PROBLEM TO WORK ON: Of all the lines below, output only those starting at the one with "create_clock -name core_clock -period 4.77" and ending at the one with "fresh numbers from", both ends included, exactly as written.

SOURCE INFORMATION:
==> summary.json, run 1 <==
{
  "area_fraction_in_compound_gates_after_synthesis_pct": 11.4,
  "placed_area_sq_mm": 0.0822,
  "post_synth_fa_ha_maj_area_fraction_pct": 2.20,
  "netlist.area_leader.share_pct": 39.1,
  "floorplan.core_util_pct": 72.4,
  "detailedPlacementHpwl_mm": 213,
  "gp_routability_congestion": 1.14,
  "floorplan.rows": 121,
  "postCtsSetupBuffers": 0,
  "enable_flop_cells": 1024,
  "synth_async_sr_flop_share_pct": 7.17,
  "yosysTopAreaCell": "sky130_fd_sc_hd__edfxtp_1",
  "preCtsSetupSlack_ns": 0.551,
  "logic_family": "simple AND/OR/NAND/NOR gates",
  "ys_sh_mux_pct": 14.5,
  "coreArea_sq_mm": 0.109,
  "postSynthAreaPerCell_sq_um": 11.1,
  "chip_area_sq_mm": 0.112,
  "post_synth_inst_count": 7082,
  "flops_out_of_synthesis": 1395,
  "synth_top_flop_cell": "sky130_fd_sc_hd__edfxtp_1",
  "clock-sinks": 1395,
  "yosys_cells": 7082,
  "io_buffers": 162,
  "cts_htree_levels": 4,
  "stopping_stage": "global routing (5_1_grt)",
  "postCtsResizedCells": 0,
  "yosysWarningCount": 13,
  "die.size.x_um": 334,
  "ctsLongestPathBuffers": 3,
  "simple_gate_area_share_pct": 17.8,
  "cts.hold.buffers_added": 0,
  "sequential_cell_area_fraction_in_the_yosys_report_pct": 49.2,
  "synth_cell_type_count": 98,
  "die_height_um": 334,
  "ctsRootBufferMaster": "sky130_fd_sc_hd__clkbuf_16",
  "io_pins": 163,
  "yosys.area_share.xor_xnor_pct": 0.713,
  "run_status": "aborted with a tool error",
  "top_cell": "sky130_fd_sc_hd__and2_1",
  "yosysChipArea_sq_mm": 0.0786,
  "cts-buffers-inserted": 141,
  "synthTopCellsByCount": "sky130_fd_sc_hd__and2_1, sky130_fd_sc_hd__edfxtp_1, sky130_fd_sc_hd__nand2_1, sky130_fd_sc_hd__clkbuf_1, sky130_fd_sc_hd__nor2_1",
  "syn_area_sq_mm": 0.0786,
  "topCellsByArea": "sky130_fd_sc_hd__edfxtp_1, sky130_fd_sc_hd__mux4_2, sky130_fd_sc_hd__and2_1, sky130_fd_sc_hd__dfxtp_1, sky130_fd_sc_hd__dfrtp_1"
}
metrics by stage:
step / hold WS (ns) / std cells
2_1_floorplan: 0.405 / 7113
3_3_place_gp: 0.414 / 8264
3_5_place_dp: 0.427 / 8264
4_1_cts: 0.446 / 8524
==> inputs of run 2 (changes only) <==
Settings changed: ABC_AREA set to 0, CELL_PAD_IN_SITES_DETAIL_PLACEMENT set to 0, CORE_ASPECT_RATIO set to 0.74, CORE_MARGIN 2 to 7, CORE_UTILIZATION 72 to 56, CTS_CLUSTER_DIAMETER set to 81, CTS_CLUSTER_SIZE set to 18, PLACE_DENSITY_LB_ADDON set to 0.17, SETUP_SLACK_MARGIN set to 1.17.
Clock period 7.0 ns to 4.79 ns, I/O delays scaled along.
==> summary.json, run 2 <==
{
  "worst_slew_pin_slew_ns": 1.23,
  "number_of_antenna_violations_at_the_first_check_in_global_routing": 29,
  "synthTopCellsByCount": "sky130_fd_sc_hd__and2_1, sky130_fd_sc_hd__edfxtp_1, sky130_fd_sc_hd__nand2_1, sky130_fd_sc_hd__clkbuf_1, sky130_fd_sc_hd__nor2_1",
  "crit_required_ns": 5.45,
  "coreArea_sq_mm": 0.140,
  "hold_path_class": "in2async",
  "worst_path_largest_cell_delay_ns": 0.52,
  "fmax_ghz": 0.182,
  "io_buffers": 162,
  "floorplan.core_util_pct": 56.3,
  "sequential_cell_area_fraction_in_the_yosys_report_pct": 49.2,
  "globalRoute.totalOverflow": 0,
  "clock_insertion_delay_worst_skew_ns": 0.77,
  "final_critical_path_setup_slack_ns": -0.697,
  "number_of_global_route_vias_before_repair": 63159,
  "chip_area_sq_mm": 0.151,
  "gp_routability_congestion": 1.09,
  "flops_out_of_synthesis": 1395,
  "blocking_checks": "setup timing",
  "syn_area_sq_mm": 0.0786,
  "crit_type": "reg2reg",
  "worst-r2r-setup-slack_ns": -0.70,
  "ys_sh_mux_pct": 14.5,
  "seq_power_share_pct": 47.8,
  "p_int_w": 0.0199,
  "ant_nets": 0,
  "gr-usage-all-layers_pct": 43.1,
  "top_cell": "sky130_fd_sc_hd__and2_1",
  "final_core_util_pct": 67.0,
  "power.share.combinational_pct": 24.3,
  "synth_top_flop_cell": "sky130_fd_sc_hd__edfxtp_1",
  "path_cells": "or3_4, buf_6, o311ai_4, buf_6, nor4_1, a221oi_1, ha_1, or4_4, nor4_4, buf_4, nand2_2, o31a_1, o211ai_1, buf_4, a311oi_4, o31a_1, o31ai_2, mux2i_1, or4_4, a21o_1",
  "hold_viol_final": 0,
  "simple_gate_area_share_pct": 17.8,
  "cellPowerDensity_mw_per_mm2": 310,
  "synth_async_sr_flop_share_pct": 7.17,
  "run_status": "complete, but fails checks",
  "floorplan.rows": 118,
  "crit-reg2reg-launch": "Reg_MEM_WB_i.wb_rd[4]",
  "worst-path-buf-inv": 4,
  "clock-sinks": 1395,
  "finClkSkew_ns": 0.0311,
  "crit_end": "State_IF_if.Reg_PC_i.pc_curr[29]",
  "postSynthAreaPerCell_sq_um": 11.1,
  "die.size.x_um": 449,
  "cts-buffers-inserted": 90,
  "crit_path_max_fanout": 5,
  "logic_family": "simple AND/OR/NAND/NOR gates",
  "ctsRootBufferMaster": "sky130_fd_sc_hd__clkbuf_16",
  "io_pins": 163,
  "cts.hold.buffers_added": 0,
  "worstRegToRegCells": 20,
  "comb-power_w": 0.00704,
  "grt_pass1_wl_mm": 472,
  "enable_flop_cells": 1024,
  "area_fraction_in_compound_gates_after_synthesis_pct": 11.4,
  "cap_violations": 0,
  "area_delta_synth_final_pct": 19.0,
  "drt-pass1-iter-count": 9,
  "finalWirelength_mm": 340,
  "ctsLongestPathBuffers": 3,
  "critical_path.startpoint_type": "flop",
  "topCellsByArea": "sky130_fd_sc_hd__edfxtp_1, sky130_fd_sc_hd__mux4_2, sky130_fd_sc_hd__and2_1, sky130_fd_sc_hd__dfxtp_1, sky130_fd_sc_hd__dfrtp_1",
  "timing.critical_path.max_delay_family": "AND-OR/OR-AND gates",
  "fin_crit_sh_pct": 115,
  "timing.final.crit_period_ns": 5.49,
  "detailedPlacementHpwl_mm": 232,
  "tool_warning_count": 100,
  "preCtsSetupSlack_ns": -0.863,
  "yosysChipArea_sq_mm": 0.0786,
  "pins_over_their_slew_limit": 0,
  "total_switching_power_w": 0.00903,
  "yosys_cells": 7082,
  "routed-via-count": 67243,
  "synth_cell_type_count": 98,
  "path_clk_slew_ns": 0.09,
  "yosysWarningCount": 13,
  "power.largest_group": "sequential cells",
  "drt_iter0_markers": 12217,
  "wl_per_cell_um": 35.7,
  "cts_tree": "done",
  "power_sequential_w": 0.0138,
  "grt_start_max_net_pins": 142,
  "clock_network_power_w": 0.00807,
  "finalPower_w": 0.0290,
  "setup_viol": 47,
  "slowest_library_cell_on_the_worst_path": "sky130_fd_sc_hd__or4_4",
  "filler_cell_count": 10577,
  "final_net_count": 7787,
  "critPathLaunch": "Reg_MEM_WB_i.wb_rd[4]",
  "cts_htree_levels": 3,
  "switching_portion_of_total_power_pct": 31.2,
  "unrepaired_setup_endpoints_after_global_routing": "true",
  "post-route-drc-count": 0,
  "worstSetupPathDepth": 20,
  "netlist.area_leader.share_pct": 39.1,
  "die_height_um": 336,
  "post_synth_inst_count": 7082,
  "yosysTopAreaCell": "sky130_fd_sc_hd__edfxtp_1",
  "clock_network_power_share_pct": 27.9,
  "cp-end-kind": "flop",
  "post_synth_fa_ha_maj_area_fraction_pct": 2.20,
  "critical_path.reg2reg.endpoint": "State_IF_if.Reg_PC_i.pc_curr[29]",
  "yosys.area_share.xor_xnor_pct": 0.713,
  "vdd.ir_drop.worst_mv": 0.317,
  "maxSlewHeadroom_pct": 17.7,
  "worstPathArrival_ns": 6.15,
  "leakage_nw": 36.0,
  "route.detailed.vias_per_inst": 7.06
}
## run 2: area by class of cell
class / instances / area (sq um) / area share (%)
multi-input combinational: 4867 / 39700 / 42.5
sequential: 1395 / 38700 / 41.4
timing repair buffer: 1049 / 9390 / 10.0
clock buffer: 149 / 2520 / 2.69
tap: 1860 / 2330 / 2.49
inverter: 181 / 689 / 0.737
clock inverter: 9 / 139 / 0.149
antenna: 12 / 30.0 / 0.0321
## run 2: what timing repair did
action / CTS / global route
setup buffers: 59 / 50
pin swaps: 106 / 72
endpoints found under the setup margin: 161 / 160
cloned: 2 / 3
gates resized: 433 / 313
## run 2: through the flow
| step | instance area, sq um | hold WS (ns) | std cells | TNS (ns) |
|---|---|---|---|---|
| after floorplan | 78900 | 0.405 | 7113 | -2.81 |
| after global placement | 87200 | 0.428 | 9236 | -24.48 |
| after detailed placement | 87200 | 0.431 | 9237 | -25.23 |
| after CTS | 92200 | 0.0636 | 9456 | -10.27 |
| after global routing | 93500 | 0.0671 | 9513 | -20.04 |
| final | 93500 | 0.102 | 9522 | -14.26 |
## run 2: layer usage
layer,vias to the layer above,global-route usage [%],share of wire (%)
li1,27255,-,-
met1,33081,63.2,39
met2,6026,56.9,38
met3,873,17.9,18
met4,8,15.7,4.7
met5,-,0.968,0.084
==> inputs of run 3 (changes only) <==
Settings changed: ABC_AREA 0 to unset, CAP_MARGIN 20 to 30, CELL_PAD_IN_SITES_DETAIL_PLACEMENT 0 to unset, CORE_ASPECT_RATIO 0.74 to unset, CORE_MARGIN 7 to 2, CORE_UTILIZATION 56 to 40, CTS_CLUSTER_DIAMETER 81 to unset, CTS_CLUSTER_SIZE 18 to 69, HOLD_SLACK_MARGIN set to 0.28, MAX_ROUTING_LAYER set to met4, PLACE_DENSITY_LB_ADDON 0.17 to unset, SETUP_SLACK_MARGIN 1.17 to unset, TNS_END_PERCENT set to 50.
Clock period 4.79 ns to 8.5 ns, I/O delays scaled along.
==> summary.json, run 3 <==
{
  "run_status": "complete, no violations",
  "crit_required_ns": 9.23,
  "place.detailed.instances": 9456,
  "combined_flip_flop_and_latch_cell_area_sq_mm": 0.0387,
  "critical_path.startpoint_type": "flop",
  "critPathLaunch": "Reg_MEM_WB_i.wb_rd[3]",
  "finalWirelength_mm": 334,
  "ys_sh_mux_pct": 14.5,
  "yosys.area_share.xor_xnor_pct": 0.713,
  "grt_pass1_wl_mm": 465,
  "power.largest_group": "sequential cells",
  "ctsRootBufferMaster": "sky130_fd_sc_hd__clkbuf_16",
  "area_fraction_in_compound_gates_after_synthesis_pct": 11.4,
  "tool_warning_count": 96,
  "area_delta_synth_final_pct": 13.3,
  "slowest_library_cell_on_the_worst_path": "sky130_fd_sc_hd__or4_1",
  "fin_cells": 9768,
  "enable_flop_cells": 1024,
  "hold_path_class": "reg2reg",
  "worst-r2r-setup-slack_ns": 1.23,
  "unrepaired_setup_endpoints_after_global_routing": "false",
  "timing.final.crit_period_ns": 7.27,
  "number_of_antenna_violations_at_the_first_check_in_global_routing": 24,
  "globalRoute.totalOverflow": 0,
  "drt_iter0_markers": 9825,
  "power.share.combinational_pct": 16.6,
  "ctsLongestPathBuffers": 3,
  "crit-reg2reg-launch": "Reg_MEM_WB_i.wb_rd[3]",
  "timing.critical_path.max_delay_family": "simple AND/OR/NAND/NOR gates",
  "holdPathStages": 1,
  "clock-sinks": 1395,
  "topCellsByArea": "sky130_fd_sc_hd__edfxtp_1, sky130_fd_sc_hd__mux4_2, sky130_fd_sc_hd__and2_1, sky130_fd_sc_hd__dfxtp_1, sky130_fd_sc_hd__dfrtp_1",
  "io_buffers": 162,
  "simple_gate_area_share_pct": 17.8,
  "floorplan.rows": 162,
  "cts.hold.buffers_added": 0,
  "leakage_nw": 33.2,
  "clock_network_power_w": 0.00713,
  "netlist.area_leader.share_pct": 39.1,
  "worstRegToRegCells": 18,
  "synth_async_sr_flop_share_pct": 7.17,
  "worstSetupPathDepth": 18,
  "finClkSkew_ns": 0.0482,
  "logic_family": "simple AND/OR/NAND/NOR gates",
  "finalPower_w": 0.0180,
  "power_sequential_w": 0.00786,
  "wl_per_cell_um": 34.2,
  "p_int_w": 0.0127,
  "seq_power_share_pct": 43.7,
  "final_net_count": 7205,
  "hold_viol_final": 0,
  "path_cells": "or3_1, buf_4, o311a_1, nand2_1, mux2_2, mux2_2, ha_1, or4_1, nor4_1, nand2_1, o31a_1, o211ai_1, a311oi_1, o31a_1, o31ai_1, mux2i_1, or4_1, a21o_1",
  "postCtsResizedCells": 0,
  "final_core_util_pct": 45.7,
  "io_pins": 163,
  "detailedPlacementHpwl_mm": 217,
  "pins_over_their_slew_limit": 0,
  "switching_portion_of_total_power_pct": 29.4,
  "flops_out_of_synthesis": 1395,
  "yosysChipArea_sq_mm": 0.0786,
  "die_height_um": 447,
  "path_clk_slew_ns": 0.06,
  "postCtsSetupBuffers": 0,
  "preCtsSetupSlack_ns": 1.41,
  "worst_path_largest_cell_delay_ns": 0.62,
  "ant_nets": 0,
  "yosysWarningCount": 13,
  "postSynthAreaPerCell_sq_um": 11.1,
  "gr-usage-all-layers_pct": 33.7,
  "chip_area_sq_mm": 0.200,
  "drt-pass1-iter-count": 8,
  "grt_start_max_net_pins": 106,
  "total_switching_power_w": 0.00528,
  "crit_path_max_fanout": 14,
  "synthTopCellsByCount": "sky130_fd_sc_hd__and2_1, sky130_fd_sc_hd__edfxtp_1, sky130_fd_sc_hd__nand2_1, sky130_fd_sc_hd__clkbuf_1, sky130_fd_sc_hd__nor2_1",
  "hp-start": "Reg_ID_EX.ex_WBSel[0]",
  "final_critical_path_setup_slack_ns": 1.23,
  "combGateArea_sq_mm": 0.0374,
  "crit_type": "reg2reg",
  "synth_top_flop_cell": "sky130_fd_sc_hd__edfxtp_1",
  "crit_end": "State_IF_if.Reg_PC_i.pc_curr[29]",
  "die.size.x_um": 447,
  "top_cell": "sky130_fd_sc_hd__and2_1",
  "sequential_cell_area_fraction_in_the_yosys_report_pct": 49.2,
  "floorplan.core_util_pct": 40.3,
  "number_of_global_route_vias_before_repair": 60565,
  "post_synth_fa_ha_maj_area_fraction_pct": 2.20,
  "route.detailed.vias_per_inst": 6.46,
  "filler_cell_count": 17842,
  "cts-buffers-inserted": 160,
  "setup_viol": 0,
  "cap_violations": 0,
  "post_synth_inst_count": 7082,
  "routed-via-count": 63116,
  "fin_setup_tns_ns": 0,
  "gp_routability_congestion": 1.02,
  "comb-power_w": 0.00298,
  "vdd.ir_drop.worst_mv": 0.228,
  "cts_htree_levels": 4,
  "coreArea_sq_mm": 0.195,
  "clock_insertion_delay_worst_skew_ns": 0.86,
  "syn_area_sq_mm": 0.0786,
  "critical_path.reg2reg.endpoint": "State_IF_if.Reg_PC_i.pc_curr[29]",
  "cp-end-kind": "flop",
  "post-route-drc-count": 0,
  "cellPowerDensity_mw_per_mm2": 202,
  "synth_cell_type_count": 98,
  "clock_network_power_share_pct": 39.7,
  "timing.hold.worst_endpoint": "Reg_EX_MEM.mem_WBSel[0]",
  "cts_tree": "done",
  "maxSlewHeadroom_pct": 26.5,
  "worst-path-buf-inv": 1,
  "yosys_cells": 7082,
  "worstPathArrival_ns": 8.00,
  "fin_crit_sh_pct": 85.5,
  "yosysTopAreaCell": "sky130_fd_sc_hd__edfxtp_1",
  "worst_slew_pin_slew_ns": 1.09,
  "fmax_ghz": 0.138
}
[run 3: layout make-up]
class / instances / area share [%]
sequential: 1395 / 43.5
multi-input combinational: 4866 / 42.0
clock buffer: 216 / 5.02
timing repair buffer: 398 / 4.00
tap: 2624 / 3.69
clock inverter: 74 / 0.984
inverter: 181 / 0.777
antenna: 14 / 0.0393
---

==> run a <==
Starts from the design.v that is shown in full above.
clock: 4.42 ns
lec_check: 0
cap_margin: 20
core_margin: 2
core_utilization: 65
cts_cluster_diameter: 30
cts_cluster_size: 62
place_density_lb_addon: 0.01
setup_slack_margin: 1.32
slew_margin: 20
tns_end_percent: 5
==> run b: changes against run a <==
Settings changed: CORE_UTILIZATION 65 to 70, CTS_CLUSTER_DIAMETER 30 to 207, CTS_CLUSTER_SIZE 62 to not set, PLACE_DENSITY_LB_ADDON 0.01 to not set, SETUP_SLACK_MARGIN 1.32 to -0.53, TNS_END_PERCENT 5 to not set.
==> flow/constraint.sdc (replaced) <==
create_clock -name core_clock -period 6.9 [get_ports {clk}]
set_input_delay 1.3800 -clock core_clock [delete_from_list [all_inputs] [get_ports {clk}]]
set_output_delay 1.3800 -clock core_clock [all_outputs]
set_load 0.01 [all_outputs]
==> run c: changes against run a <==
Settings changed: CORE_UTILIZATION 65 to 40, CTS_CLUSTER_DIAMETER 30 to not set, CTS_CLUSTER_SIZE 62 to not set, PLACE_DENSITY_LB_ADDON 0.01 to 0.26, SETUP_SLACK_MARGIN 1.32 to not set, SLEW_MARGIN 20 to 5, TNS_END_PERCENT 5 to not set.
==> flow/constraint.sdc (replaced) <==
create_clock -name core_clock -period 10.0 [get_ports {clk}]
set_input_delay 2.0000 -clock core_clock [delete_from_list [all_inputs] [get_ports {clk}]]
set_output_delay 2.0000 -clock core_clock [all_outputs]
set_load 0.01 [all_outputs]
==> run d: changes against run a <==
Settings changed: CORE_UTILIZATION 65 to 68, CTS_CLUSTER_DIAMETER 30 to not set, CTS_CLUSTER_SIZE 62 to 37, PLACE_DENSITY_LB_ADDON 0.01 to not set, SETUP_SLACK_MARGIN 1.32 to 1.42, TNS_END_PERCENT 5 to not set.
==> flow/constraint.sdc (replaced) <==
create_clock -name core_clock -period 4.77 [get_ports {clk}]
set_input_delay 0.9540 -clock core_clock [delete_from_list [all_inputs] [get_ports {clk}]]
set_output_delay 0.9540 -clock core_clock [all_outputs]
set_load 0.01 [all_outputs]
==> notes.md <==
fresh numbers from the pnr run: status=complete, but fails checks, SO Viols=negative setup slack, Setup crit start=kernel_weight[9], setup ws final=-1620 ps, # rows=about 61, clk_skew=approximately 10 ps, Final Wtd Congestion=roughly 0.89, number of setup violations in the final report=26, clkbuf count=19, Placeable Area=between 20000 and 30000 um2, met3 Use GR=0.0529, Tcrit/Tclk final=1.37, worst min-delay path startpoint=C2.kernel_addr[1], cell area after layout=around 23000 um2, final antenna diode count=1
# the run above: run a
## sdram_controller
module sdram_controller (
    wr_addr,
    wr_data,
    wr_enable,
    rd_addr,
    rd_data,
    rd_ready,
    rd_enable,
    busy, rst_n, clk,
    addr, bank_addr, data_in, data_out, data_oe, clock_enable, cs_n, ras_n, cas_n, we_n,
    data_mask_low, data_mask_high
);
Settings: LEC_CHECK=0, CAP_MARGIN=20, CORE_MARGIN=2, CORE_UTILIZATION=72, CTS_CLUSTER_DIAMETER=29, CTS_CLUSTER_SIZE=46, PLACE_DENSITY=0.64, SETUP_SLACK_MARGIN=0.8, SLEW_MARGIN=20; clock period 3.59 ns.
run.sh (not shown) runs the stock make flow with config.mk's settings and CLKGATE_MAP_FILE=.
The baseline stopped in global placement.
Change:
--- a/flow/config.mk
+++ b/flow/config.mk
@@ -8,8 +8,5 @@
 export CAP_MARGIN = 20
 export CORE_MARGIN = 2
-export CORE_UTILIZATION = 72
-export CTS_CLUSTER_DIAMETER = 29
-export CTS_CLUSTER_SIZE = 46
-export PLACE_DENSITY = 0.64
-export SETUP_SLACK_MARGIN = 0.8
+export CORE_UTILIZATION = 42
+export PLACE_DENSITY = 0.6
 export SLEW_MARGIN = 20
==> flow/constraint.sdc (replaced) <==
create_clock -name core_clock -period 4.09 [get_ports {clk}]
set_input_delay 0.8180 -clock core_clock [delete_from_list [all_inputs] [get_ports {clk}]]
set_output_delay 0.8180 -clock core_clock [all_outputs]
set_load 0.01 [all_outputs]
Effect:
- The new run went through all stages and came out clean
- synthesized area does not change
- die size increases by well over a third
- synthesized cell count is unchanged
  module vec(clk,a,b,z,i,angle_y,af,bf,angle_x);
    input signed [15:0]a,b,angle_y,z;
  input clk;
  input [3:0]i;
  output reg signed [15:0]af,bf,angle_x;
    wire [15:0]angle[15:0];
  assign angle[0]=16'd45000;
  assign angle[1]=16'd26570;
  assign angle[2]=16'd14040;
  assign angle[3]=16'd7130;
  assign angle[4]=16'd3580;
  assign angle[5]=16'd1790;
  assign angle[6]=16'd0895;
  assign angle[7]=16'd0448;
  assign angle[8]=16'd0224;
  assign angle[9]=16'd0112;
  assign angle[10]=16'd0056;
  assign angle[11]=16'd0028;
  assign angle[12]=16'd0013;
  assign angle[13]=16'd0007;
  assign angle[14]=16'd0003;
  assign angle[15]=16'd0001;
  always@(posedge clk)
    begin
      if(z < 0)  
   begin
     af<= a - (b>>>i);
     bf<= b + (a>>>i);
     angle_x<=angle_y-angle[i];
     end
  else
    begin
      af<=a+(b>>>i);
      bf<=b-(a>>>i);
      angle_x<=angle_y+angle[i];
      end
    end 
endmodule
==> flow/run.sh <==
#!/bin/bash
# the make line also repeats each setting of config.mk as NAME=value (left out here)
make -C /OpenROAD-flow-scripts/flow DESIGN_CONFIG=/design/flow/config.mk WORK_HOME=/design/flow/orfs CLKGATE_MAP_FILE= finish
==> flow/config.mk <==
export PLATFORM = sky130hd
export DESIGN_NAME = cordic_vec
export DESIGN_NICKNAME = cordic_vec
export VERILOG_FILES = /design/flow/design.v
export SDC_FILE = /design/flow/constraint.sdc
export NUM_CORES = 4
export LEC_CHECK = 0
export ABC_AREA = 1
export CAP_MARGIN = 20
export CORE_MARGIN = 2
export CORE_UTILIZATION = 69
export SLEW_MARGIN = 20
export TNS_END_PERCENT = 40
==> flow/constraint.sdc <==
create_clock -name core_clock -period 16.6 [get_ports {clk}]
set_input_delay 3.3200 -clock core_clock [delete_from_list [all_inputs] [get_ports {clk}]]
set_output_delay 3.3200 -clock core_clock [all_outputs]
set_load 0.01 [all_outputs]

OUTPUT OF THE EXERCISE:
create_clock -name core_clock -period 4.77 [get_ports {clk}]
set_input_delay 0.9540 -clock core_clock [delete_from_list [all_inputs] [get_ports {clk}]]
set_output_delay 0.9540 -clock core_clock [all_outputs]
set_load 0.01 [all_outputs]
==> notes.md <==
fresh numbers from the pnr run: status=complete, but fails checks, SO Viols=negative setup slack, Setup crit start=kernel_weight[9], setup ws final=-1620 ps, # rows=about 61, clk_skew=approximately 10 ps, Final Wtd Congestion=roughly 0.89, number of setup violations in the final report=26, clkbuf count=19, Placeable Area=between 20000 and 30000 um2, met3 Use GR=0.0529, Tcrit/Tclk final=1.37, worst min-delay path startpoint=C2.kernel_addr[1], cell area after layout=around 23000 um2, final antenna diode count=1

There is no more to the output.